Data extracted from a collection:
§

<file path="src/verilog/cef_pkg.sv">
// Constants for the emergency message and filter configuration block
package cef_pkg;
   // Object dictionary
   localparam logic [15:0] SPEED_INDEX = 16'h5200;
   localparam logic [7:0] SPEED_AXES = 8'h03;
   localparam logic [7:0] SUB_COUNT = 8'h00;
   localparam logic [7:0] SUB_X = 8'h01;
   localparam logic [7:0] SUB_Y = 8'h02;
   localparam logic [7:0] SUB_Z = 8'h03;
   localparam logic [15:0] SPEED_RESET = 16'h0000;
   // Filter selection encoding
   localparam logic FILT_COMPL = 1'h0;
   localparam logic FILT_KALMAN = 1'h1;
   localparam logic FILT_RESET = FILT_COMPL;
   // Network state codes for pre-operational and for the heartbeat state at reset
   localparam logic [7:0] NMT_PREOP = 8'h7F;
   localparam logic [7:0] NMT_RESET = 8'h00;
   // Emergency error codes
   localparam logic [15:0] EC_NO_ERROR = 16'h0000;
   localparam logic [15:0] EC_PASSIVE = 16'h8120;
   localparam logic [15:0] EC_BUSOFF = 16'h8140;
   localparam logic [15:0] EC_DEVICE = 16'hFF00;
   // Manufacturer bitfield positions
   localparam int MB_USER_LOAD = 1;
   localparam int MB_SEC_CRC = 3;
   localparam int MB_SEC_CAN = 4;
   localparam int MB_PASSIVE = 5;
   localparam int MB_BUSOFF = 6;
   localparam logic [7:0] MB_CLEAR = 8'h00;
   // Emergency frame layout, byte positions
   localparam int FB_CODE_LO = 0;
   localparam int FB_CODE_HI = 1;
   localparam int FB_ERR_REG = 2;
   localparam int FB_MFR = 3;
   localparam logic [31:0] FB_PAD = 32'h00000000;
   // Heartbeat timing
   localparam int CLK_KHZ = 40000;
   localparam int HB_PERIOD_MS = 100;
   localparam int HB_CYCLES = HB_PERIOD_MS * CLK_KHZ;
   // Sequencer states
   typedef enum logic [2:0] {
      ST_IDLE = 3'b001,
      ST_LOAD = 3'b010,
      ST_WAIT = 3'b100
   } cef_state_e;
endpackage

</file>
<file path="src/verilog/cef_top.sv">
// Emergency messages, speed inputs, filter selection and heartbeat
//
// What this block does
// Speed inputs feed the computation only while Kalman filter is active.
// Speed values take effect only when mapped into a receive PDO.
// Speed array sub-index zero is constant and reports three axes.
// Axes X, Y, Z are signed 16-bit, writable and receive-PDO mappable.
// Filter selection changes are accepted only in pre-operational state.
// New filter selection becomes active only after node reinitialisation.
// Filter code 0 is complementary (reset default), 1 is Kalman.
// Manufacturer field of each emergency message is one byte.
// Byte 2 of every emergency message holds the error register.
// Return to error-free sends code 0000h with bitfield zero.
// Entering error passive sends code 8120h with bitfield bit 5.
// Recovery from bus-off sends code 8140h with bitfield bit 6.
// Device faults send FF00h with cause in bitfield bit 1, 3 or 4.
// User settings load failure sets bitfield bit 1 under FF00h.
// Secondary processor CRC error sets bitfield bit 3 under FF00h.
// Secondary processor CAN error sets bitfield bit 4 under FF00h.
// Secondary processor errors only reported in category-3 safety builds.
// Frame: code low, code high, error register, bitfield, four zeros.
// Heartbeat reports the network state periodically.
// Emergency sent on appearance or full clearing, not while persisting.
`timescale 1ns/10ps
module cef_top
   import cef_pkg::*;
#(
   parameter int AXES = 3,
   parameter int HB_PERIOD_CYC = HB_CYCLES
)(
   // Clock and reset
   input wire logic clk,
   input wire logic reset,
   // Network management
   input wire logic [7:0] nmt_state,
   input wire logic node_reinit,
   // Filter selection access
   input wire logic filt_wr,
   input wire logic filt_wdata,
   output logic filt_wr_ack,
   output logic filt_wr_err,
   output logic filt_pending,
   output logic filt_active,
   // Receive PDO speed writes
   input wire logic [2:0] rpdo_map,
   input wire logic rpdo_wr,
   input wire logic [7:0] rpdo_sub,
   input wire logic [15:0] rpdo_data,
   // Object dictionary reads of the speed array
   input wire logic od_rd,
   input wire logic [7:0] od_sub,
   output logic od_rvalid,
   output logic od_rerr,
   output logic [15:0] od_rdata,
   // Speeds towards the inclination computation
   output logic speed_use,
   output logic [15:0] speed_x,
   output logic [15:0] speed_y,
   output logic [15:0] speed_z,
   // Error sources
   input wire logic [7:0] err_reg,
   input wire logic can_err_passive,
   input wire logic can_busoff_recovered,
   input wire logic user_load_fail,
   input wire logic sec_crc_err,
   input wire logic sec_can_err,
   input wire logic safety_cat3,
   // Emergency frame out
   output logic emcy_valid,
   input wire logic emcy_ready,
   output logic [63:0] emcy_data,
   // Heartbeat out
   output logic hb_pulse,
   output logic [7:0] hb_state
);
   generate
      if (AXES != 3) begin : g_bad_axes
         $error("cef_top serves exactly three speed axes");
      end
      if (HB_PERIOD_CYC < 2) begin : g_bad_hb
         $error("cef_top heartbeat period must be at least two cycles");
      end
   endgenerate

   // Sub-index to one-hot axis select
   function automatic logic [2:0] axis_sel(input logic [7:0] sub);
      logic [2:0] sel;
      sel = 3'b000;
      case (sub)
         SUB_X: sel = 3'b001;
         SUB_Y: sel = 3'b010;
         SUB_Z: sel = 3'b100;
         default: sel = 3'b000;
      endcase
      return sel;
   endfunction

   // Filter selection
   logic is_preop;
   logic filt_accept;
   logic filt_reject;

   assign is_preop = (nmt_state == NMT_PREOP);
   assign filt_accept = filt_wr && is_preop;
   assign filt_reject = filt_wr && !is_preop;

   always_ff @(posedge clk or posedge reset) begin
      if (reset) begin
         filt_pending <= FILT_RESET;
         filt_wr_ack <= 1'b0;
         filt_wr_err <= 1'b0;
      end else begin
         if (filt_accept) begin
            filt_pending <= filt_wdata;
         end
         filt_wr_ack <= filt_accept;
         filt_wr_err <= filt_reject;
      end
   end

   // Active algorithm only follows the pending value on reinit
   always_ff @(posedge clk or posedge reset) begin
      if (reset) begin
         filt_active <= FILT_RESET;
      end else if (node_reinit) begin
         filt_active <= filt_pending;
      end
   end

   // Speed inputs
   logic [2:0] wr_sel;
   logic [2:0] rd_sel;
   logic kalman_on;
   logic [15:0] speed_raw [0:2];

   assign wr_sel = rpdo_wr ?
      (axis_sel(rpdo_sub) & rpdo_map) : 3'b000;
   assign rd_sel = axis_sel(od_sub);
   assign kalman_on = (filt_active == FILT_KALMAN);

   genvar ax;
   generate
      for (ax = 0; ax < 3; ax++) begin : g_axis
         always_ff @(posedge clk or posedge reset) begin
            if (reset) begin
               speed_raw[ax] <= SPEED_RESET;
            end else if (wr_sel[ax]) begin
               speed_raw[ax] <= rpdo_data;
            end
         end
      end
   endgenerate

   // Speeds seen by the computation, zero unless Kalman is active
   always_ff @(posedge clk or posedge reset) begin
      if (reset) begin
         speed_use <= 1'b0;
         speed_x <= SPEED_RESET;
         speed_y <= SPEED_RESET;
         speed_z <= SPEED_RESET;
      end else begin
         speed_use <= kalman_on;
         speed_x <= kalman_on ? speed_raw[0] : SPEED_RESET;
         speed_y <= kalman_on ? speed_raw[1] : SPEED_RESET;
         speed_z <= kalman_on ? speed_raw[2] : SPEED_RESET;
      end
   end

   // Object dictionary read path
   logic rd_count;
   logic rd_hit;
   logic [15:0] next_rdata;

   assign rd_count = (od_sub == SUB_COUNT);
   assign rd_hit = rd_count || (rd_sel != 3'b000);
   assign next_rdata = rd_count ? {8'h00, SPEED_AXES} :
      rd_sel[0] ? speed_raw[0] :
      rd_sel[1] ? speed_raw[1] :
      rd_sel[2] ? speed_raw[2] : 16'h0000;

   always_ff @(posedge clk or posedge reset) begin
      if (reset) begin
         od_rvalid <= 1'b0;
         od_rerr <= 1'b0;
         od_rdata <= 16'h0000;
      end else begin
         od_rvalid <= od_rd && rd_hit;
         od_rerr <= od_rd && !rd_hit;
         if (od_rd) begin
            od_rdata <= next_rdata;
         end
      end
   end

   // Error condition levels and their previous values
   logic sec_crc_q;
   logic sec_can_q;
   logic [7:0] dev_bits;
   logic [7:0] dev_bits_d;
   logic passive_d;
   logic any_now;
   logic any_d;

   assign sec_crc_q = sec_crc_err && safety_cat3;
   assign sec_can_q = sec_can_err && safety_cat3;

   always_comb begin
      dev_bits = MB_CLEAR;
      dev_bits[MB_USER_LOAD] = user_load_fail;
      dev_bits[MB_SEC_CRC] = sec_crc_q;
      dev_bits[MB_SEC_CAN] = sec_can_q;
   end

   assign any_now = can_err_passive || (dev_bits != MB_CLEAR);

   always_ff @(posedge clk or posedge reset) begin
      if (reset) begin
         dev_bits_d <= MB_CLEAR;
         passive_d <= 1'b0;
         any_d <= 1'b0;
      end else begin
         dev_bits_d <= dev_bits;
         passive_d <= can_err_passive;
         any_d <= any_now;
      end
   end

   // Events: appearance of a condition, or all conditions gone
   logic ev_passive;
   logic ev_busoff;
   logic ev_dev;
   logic ev_clear;

   assign ev_passive = can_err_passive && !passive_d;
   assign ev_busoff = can_busoff_recovered;
   assign ev_dev = ((dev_bits & ~dev_bits_d) != MB_CLEAR);
   assign ev_clear = any_d && !any_now;

   // Pending message flags, set wins over clear
   logic pend_passive;
   logic pend_busoff;
   logic pend_dev;
   logic pend_clear;
   logic tx_busy;
   logic tx_load;
   logic [15:0] tx_code;
   logic [7:0] tx_mfr;
   logic take_passive;
   logic take_busoff;
   logic take_dev;
   logic take_clear;
   logic any_pend;
   cef_state_e state;
   cef_state_e next_state;

   // Fixed priority among pending messages
   assign take_passive = pend_passive;
   assign take_busoff = pend_busoff && !pend_passive;
   assign take_dev = pend_dev && !pend_passive && !pend_busoff;
   assign take_clear = pend_clear && !pend_passive && !pend_busoff &&
      !pend_dev;
   assign any_pend = pend_passive || pend_busoff || pend_dev || pend_clear;
   assign tx_load = (state == ST_LOAD);

   always_ff @(posedge clk or posedge reset) begin
      if (reset) begin
         pend_passive <= 1'b0;
         pend_busoff <= 1'b0;
         pend_dev <= 1'b0;
         pend_clear <= 1'b0;
      end else begin
         pend_passive <= ev_passive || (pend_passive &&
            !(tx_load && take_passive));
         pend_busoff <= ev_busoff || (pend_busoff &&
            !(tx_load && take_busoff));
         pend_dev <= ev_dev || (pend_dev && !(tx_load && take_dev));
         pend_clear <= ev_clear || (pend_clear &&
            !(tx_load && take_clear));
      end
   end

   // Message content for the chosen event
   always_comb begin
      tx_code = EC_NO_ERROR;
      tx_mfr = MB_CLEAR;
      if (take_passive) begin
         tx_code = EC_PASSIVE;
         tx_mfr[MB_PASSIVE] = 1'b1;
      end else if (take_busoff) begin
         tx_code = EC_BUSOFF;
         tx_mfr[MB_BUSOFF] = 1'b1;
      end else if (take_dev) begin
         tx_code = EC_DEVICE;
         tx_mfr = dev_bits;
      end
   end

   // Sequencer: wait for free frame holder, load, wait for hand-off
   always_comb begin
      case (state)
         ST_IDLE: next_state = (any_pend && !tx_busy) ? ST_LOAD : ST_IDLE;
         ST_LOAD: next_state = ST_WAIT;
         ST_WAIT: next_state = tx_busy ? ST_WAIT : ST_IDLE;
         default: next_state = ST_IDLE;
      endcase
   end

   always_ff @(posedge clk or posedge reset) begin
      if (reset) begin
         state <= ST_IDLE;
      end else begin
         state <= next_state;
      end
   end

   cef_emcy_tx u_emcy_tx (
      .clk(clk),
      .reset(reset),
      .load(tx_load),
      .code(tx_code),
      .err_reg(err_reg),
      .mfr(tx_mfr),
      .busy(tx_busy),
      .emcy_valid(emcy_valid),
      .emcy_ready(emcy_ready),
      .emcy_data(emcy_data)
   );

   // Heartbeat timer
   logic [31:0] hb_count;
   logic hb_wrap;

   assign hb_wrap = (hb_count == 32'(HB_PERIOD_CYC - 1));

   always_ff @(posedge clk or posedge reset) begin
      if (reset) begin
         hb_count <= 32'h00000000;
         hb_pulse <= 1'b0;
         hb_state <= NMT_RESET;
      end else begin
         hb_count <= hb_wrap ? 32'h00000000 : hb_count + 32'h00000001;
         hb_pulse <= hb_wrap;
         hb_state <= nmt_state;
      end
   end
endmodule

</file>
<file path="src/verilog/cef_emcy_tx.sv">
// Emergency frame holder with valid/ready hand-off
`timescale 1ns/10ps
module cef_emcy_tx
   import cef_pkg::*;
(
   // Clock and reset
   input wire logic clk,
   input wire logic reset,
   // Load side
   input wire logic load,
   input wire logic [15:0] code,
   input wire logic [7:0] err_reg,
   input wire logic [7:0] mfr,
   output logic busy,
   // Transmit side
   output logic emcy_valid,
   input wire logic emcy_ready,
   output logic [63:0] emcy_data
);
   logic [63:0] next_frame;

   // Code low, code high, error register, bitfield, four zero bytes
   assign next_frame = {FB_PAD, mfr, err_reg,
      code[15:8], code[7:0]};

   assign busy = emcy_valid;

   always_ff @(posedge clk or posedge reset) begin
      if (reset) begin
         emcy_valid <= 1'b0;
         emcy_data <= 64'h0000000000000000;
      end else if (load && !emcy_valid) begin
         emcy_valid <= 1'b1;
         emcy_data <= next_frame;
      end else if (emcy_valid && emcy_ready) begin
         emcy_valid <= 1'b0;
      end
   end
endmodule

</file>
<file path="config.mk">
export PLATFORM = sky130hd
export DESIGN_NAME = cef_top
export DESIGN_NICKNAME = d
export VERILOG_FILES = /design/src/verilog/cef_pkg.sv /design/src/verilog/cef_top.sv /design/src/verilog/cef_emcy_tx.sv
export SDC_FILE = /design/constraint.sdc
export NUM_CORES = 1
export LEC_CHECK = 0
export BUFFER_PORTS_ARGS = -buffer_cell sky130_fd_sc_hd__clkbuf_2
export CAP_MARGIN = 20
export CELL_PAD_IN_SITES_DETAIL_PLACEMENT = 1
export CELL_PAD_IN_SITES_GLOBAL_PLACEMENT = 2
export CORE_MARGIN = 2
export CORE_UTILIZATION = 34
export CTS_CLUSTER_DIAMETER = 100
export DETAILED_ROUTE_END_ITERATION = 10
export HOLD_SLACK_MARGIN = 0.1
export PLACE_DENSITY_LB_ADDON = 0.05
export SKIP_LAST_GASP = 1
export SYNTH_ARGS = -nofsm -noshare
export SYNTH_HDL_FRONTEND = slang
export SYNTH_SLANG_ARGS = --single-unit
</file>
<file path="constraint.sdc">
create_clock -name clk -period 8.65 [get_ports clk]
set_input_delay 2.595 -clock clk [delete_from_list [all_inputs] [get_ports clk]]
set_output_delay 2.595 -clock clk [all_outputs]
set_load 0.05 [all_outputs]
</file>
# [Yosys cells after proc, flatten, opt, wreduce, memory -nomap -nowiden]
# Index checks and enable logic that the tools add are counted.
[totals] reg_bits=205 inputBits=65 word_cells=118
[classes] add_sub_neg=1 n_eq_ne=11 mux=25 bitwise=3 n_reduce_logical=51
[op_table] cell="2-to-1 mux 16 bit" count=10
[op_table] cell="adder 32 x 1 -> 32 bit, second input constant" count=1
[op_table] cell="== test 32 x 22 -> 1 bit, second input constant" count=1
[op_table] cell="== test 8 x 2 -> 1 bit, second input constant" count=4
[op_table] cell="2-to-1 mux 32 bit" count=1
[op_table] cell="one-hot mux 3 bit (3 select lines)" count=3
[op_table] cell="logical AND 1 bit" count=25
[op_table] cell="== test 8 x 1 -> 1 bit, second input constant" count=2
[op_table] cell="nonzero test 8 bit" count=2
[op_table] cell="logical NOT 1 bit" count=12
[op_table] cell="2-to-1 mux 5 bit" count=2
[op_table] cell="logical OR 1 bit" count=9
[op_table] cell="bitwise AND 5 x 8 -> 8 bit" count=1
[op_table] cell="== test 8 x 7 -> 1 bit, second input constant" count=1
[op_table] cell="logical NOT 8 bit" count=1
[op_table] cell="NOT 5 -> 8 bit" count=1
[op_table] cell="2-to-1 mux 3 bit" count=2
[op_table] cell="2-to-1 mux 6 bit" count=1
[op_table] cell="2-to-1 mux 1 bit" count=4
[op_table] cell="2-to-1 mux 2 bit" count=2
[op_table] cell="bitwise AND 3 bit" count=1
[op_table] cell="== test 3 x 1 -> 1 bit, second input constant" count=1
[op_table] cell="== test 3 x 2 -> 1 bit, second input constant" count=1
[op_table] cell="== test 3 bit, second input constant" count=1
[op_table] cell="2 further kinds" count=2

# [Depth between registers and ports, before layout]
# Gate-level depths: netlist of run 1.
[depth] ltp_word=8 mapped_depth=6 mapped_depth_nobuf=5

# [Hierarchy]
# A second synthesis of run 1 with hierarchy kept.
[unflattened] hier_cells=652 area_unflattened_um2=8469.4
[modules_own_cells] module="cef_top" instances=1 cells_each=545 area_each_um2=6829.0
[modules_own_cells] module="cef_emcy_tx" instances=1 cells_each=107 area_each_um2=1640.3

# [Least setup slack after synthesis of run 1]
# Ideal clock, no wire load.
[synth_timing] path_type="input to register" startpoint="input port rpdo_sub[4]" endpoint="register speed_raw[39] in the netlist's numbering" setup_time_ns=0.127 t_arrival_ns=4.163 required_ns=8.523 path_slack_ns=4.360 stages=5 cell_sequence="or4b_4 > nor4_4 > nand4b_4 > buf_6 > mux2_1"
[synth_via] elab_chain_cells=4 word_cells_on_any_way=6 cone_classes="3 x eq/ne; 2 x mux; 1 x bitwise"
[synth_lines] item="start, declared" line="cef_top.sv:47" text="input wire logic [7:0] rpdo_sub,"
[synth_lines] item="== test 8 x 2 -> 1 bit / == test 8 x 1 -> 1 bit (equally long branches)" line="cef_top.sv:89" text="case (sub)"
[synth_lines] item="one-hot mux 3 bit (3 select lines) *" line="cef_top.sv:89"
[synth_lines] item="bitwise AND 3 bit *" line="cef_top.sv:137" text="(axis_sel(rpdo_sub) & rpdo_map) : 3'b000;"
[synth_lines] item="2-to-1 mux 3 bit *" line="cef_top.sv:136" text="assign wr_sel = rpdo_wr ?"
[synth_lines] item="end signal, assigned by index" line="cef_top.sv:148" text="speed_raw[ax] <= rpdo_data;"
[synth_lines] item="end, declared" line="cef_top.sv:134" text="logic [15:0] speed_raw [0:2];"
# Every way passes the cells marked *; elsewhere a longest branch is shown, timed or not.
# A chain may end at the register's enable or synchronous reset.

# [Worst setup path after layout of run 1]
[layout_timing] startpoint="input port od_sub[3]" endpoint="register od_rdata[12]"
[layout_via] elab_chain_cells=6 word_cells_on_any_way=9 cone_classes="3 x eq/ne; 5 x mux; 1 x reduce/logical"
[layout_lines] item="start, declared" line="cef_top.sv:51" text="input wire logic [7:0] od_sub,"
[layout_lines] item="== test 8 x 2 -> 1 bit / == test 8 x 1 -> 1 bit (equally long branches)" line="cef_top.sv:89"
[layout_lines] item="one-hot mux 3 bit (3 select lines)" line="cef_top.sv:89"
[layout_lines] item="2-to-1 mux 16 bit" line="cef_top.sv:179" text="rd_sel[2] ? speed_raw[2] : 16'h0000;"
[layout_lines] item="2-to-1 mux 16 bit" line="cef_top.sv:178" text="rd_sel[1] ? speed_raw[1] :"
[layout_lines] item="2-to-1 mux 16 bit" line="cef_top.sv:177" text="rd_sel[0] ? speed_raw[0] :"
[layout_lines] item="2-to-1 mux 16 bit *" line="cef_top.sv:176" text="assign next_rdata = rd_count ? {8'h00, SPEED_AXES} :"
[layout_lines] item="end signal, assigned" line="cef_top.sv:190" text="od_rdata <= next_rdata;"
[layout_lines] item="end, declared" line="cef_top.sv:54" text="output logic [15:0] od_rdata,"
# Marks and branches as above.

§

(Problem requirements):
Copy exactly the stretch of data above from the line with "assign ev_passive = can_err_passive" through the line with "logic pend_passive;", and omit all other lines.

(Exercise result):
   assign ev_passive = can_err_passive && !passive_d;
   assign ev_busoff = can_busoff_recovered;
   assign ev_dev = ((dev_bits & ~dev_bits_d) != MB_CLEAR);
   assign ev_clear = any_d && !any_now;

   // Pending message flags, set wins over clear
   logic pend_passive;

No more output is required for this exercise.